**What to do**
Take from the material every line that contains the word "through".

--- --- ---

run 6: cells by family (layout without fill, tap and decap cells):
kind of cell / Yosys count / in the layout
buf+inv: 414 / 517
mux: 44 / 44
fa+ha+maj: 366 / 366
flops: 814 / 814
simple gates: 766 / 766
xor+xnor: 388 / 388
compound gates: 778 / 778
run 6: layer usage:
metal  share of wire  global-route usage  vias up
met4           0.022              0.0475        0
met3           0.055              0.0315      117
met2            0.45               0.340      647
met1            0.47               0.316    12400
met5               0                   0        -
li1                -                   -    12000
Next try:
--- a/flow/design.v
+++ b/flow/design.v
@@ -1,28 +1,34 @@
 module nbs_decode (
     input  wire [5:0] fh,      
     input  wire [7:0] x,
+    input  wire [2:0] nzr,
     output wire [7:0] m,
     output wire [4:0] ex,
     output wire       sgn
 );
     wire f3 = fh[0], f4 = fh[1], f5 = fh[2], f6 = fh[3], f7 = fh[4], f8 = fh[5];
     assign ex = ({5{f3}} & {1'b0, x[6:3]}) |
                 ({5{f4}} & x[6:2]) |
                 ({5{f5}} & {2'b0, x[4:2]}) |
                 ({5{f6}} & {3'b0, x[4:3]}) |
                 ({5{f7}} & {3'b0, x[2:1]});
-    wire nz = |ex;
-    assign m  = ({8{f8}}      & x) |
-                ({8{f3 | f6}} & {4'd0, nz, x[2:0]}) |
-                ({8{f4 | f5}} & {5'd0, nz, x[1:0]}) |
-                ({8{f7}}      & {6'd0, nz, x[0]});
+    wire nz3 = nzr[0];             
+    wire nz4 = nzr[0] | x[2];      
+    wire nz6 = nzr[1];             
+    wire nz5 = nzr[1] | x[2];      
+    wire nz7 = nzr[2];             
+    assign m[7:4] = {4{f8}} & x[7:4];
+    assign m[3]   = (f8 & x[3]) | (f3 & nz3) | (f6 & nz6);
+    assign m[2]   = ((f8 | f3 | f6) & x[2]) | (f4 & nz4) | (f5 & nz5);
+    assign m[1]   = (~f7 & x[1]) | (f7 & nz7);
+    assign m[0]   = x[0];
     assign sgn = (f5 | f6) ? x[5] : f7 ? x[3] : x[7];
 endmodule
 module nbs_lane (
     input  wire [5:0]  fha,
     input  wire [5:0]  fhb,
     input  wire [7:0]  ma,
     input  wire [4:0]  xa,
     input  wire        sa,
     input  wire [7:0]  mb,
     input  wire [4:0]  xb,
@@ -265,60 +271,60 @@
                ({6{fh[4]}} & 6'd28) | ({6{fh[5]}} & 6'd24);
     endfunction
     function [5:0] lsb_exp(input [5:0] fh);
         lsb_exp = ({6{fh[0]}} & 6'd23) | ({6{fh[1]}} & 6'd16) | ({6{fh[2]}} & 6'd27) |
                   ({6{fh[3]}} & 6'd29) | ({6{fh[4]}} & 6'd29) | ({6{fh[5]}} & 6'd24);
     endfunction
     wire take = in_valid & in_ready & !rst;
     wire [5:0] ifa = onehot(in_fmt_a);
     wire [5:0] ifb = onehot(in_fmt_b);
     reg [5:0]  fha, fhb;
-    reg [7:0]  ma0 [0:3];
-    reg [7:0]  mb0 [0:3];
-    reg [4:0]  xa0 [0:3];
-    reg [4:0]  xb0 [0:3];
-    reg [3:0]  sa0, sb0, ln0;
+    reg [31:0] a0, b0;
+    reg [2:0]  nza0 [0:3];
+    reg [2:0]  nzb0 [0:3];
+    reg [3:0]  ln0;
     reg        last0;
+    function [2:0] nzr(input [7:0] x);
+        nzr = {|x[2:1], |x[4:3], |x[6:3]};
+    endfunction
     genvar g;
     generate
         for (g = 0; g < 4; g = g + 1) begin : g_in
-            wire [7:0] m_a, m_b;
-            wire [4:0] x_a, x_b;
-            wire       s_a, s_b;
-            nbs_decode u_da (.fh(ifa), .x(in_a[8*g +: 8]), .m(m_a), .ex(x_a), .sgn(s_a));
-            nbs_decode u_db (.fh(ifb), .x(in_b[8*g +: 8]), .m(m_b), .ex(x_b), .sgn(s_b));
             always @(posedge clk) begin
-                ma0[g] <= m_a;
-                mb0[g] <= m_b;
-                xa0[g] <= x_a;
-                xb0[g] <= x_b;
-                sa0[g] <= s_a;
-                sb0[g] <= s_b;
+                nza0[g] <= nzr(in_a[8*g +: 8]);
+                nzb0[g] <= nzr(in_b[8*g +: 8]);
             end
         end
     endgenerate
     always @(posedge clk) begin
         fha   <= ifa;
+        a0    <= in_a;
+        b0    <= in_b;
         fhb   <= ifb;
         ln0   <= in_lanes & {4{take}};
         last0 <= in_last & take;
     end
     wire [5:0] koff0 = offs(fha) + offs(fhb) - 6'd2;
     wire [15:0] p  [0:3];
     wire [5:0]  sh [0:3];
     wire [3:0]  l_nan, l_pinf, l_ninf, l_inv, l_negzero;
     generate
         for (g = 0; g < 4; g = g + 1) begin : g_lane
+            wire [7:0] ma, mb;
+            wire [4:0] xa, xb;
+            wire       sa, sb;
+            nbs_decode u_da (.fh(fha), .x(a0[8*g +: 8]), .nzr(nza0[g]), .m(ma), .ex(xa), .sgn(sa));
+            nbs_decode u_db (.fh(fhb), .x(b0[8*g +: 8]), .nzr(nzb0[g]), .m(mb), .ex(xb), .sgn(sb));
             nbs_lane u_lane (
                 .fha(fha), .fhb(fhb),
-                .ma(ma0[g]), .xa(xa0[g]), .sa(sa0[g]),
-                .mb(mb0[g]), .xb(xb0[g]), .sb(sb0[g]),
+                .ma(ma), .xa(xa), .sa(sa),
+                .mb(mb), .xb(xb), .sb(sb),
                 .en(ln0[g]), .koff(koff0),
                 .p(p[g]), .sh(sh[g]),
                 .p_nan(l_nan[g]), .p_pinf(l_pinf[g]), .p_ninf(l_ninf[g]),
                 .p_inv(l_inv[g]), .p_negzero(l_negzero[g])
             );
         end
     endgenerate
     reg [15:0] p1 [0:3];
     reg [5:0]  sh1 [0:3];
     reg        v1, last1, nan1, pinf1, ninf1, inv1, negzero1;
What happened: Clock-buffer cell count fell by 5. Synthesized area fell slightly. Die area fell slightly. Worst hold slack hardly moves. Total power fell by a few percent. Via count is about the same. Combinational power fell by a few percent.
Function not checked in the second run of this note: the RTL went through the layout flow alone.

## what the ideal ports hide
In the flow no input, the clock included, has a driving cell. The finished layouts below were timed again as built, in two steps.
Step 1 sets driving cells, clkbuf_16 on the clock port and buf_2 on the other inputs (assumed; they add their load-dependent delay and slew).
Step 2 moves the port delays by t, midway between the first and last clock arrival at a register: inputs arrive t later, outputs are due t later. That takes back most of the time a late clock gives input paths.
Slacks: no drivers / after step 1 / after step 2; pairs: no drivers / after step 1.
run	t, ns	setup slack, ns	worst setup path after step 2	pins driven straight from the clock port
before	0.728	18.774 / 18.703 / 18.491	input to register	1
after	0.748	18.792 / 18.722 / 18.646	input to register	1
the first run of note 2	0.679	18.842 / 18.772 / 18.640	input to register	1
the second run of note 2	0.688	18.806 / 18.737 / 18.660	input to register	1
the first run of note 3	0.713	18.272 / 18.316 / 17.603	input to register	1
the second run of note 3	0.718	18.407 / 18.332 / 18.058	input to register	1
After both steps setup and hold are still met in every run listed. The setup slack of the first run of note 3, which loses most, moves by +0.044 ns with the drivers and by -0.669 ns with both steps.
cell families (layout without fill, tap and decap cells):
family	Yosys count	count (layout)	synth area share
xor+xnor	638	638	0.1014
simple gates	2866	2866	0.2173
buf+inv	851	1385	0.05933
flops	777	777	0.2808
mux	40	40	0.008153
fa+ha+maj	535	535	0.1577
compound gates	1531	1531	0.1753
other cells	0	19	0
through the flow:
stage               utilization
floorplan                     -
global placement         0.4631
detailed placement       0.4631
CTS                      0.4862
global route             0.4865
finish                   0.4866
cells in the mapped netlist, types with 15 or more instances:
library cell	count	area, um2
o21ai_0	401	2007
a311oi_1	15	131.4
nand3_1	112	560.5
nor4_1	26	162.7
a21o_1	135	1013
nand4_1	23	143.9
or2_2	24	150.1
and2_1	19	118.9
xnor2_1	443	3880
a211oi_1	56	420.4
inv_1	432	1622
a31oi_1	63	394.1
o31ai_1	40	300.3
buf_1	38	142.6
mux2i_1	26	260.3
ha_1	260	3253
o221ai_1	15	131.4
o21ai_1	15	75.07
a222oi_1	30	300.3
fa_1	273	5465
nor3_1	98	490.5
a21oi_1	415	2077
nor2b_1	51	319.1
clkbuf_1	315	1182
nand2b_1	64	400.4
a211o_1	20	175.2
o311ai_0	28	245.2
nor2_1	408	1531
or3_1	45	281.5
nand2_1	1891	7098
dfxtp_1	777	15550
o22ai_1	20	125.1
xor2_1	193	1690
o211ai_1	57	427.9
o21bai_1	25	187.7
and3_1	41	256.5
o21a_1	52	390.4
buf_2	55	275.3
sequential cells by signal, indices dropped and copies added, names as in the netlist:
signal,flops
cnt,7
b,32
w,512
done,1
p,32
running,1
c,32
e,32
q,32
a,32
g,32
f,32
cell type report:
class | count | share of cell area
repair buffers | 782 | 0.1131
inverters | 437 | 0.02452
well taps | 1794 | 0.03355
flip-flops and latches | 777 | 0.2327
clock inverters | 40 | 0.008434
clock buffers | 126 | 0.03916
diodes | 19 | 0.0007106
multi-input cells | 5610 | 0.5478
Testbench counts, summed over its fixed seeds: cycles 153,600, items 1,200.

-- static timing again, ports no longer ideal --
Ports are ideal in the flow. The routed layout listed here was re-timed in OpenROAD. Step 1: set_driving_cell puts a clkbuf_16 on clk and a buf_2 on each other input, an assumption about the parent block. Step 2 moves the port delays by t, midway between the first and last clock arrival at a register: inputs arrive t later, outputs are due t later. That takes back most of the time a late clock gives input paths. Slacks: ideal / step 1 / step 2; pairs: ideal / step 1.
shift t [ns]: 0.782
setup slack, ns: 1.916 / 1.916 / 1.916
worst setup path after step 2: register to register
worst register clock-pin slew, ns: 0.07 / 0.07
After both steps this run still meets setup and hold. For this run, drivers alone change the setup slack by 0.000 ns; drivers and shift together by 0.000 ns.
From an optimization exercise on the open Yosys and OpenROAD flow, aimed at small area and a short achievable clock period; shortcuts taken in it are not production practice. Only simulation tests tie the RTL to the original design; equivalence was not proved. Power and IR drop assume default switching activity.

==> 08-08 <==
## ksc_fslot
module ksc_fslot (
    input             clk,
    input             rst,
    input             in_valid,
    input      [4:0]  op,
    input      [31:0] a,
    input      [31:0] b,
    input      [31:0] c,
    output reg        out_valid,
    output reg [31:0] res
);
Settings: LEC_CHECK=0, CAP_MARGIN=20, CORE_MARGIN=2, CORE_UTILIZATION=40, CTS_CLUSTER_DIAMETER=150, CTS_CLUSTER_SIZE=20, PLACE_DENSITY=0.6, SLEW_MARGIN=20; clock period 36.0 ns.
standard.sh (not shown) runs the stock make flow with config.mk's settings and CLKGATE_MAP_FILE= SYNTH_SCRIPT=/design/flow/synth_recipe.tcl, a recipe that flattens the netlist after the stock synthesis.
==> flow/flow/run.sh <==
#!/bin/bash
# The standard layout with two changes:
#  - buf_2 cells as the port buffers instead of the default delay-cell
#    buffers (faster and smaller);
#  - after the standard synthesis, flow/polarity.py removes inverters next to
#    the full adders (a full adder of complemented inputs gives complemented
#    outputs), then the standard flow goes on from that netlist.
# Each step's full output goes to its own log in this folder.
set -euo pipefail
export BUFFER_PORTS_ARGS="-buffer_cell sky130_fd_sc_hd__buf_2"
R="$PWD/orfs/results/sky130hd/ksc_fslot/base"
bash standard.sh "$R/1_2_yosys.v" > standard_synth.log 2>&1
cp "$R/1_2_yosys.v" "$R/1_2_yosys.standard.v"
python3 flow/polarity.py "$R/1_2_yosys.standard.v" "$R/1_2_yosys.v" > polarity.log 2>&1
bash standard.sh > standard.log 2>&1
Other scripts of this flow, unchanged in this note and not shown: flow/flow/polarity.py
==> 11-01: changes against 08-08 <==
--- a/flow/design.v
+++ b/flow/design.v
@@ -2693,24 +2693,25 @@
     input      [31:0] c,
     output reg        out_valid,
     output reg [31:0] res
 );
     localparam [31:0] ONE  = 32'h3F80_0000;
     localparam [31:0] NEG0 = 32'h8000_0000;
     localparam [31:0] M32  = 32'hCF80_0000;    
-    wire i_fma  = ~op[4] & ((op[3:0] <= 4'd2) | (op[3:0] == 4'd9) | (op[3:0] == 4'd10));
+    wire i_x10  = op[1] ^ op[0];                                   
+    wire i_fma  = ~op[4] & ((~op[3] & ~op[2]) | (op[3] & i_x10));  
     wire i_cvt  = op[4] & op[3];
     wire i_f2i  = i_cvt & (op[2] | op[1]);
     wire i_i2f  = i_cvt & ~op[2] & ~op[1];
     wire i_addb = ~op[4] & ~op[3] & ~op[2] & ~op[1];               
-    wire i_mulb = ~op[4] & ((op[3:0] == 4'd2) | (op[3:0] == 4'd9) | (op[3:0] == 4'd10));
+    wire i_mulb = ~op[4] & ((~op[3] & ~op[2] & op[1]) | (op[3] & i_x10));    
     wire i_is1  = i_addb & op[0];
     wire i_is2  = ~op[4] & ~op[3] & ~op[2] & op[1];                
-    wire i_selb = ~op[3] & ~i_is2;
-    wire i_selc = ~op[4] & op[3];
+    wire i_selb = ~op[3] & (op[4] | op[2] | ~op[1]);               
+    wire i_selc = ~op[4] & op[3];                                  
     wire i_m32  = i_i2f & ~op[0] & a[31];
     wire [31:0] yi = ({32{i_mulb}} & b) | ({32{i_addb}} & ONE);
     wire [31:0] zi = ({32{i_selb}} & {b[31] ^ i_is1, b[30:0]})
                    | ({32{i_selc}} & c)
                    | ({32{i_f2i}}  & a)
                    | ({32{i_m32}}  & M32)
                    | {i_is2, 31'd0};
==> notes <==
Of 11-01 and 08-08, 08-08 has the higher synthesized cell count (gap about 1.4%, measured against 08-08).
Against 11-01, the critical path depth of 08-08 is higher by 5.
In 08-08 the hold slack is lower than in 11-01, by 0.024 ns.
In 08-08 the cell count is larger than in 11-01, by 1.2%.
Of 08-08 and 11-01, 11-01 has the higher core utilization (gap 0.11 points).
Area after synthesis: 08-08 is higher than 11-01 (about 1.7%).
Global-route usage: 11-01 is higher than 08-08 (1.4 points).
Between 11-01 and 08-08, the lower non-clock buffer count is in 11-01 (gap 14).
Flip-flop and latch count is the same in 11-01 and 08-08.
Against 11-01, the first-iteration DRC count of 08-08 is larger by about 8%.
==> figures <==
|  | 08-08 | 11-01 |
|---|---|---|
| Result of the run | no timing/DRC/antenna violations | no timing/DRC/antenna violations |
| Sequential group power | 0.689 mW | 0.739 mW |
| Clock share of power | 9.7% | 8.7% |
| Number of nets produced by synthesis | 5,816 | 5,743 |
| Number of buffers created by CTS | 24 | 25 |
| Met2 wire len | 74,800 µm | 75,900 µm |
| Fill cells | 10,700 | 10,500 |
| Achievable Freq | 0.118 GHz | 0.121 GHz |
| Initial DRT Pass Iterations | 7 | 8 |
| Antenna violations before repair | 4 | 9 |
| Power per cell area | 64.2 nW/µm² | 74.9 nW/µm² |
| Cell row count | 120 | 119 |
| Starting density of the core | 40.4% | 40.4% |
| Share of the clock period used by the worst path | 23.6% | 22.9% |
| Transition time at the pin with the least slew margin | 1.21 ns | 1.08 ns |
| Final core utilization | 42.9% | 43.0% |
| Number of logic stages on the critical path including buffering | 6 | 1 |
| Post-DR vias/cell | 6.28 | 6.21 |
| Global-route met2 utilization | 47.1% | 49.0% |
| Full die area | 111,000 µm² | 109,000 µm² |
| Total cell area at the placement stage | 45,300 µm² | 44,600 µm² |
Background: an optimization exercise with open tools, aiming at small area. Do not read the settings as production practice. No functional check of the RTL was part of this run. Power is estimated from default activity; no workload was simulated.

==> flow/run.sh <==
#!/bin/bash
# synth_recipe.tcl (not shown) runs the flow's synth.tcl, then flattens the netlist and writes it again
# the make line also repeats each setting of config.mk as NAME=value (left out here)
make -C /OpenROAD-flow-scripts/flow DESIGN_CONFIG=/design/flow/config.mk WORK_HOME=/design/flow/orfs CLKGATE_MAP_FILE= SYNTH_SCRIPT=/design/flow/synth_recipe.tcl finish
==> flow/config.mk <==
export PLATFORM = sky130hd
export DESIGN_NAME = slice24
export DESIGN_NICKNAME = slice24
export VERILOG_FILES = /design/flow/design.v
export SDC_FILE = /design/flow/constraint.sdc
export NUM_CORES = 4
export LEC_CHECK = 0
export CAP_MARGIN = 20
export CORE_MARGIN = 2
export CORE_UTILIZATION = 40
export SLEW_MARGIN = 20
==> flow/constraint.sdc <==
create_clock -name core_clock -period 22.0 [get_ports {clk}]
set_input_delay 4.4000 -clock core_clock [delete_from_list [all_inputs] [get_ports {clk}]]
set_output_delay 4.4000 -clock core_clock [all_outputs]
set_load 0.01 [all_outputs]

--- --- ---

**Solution for this problem**
Function not checked in the second run of this note: the RTL went through the layout flow alone.
through the flow:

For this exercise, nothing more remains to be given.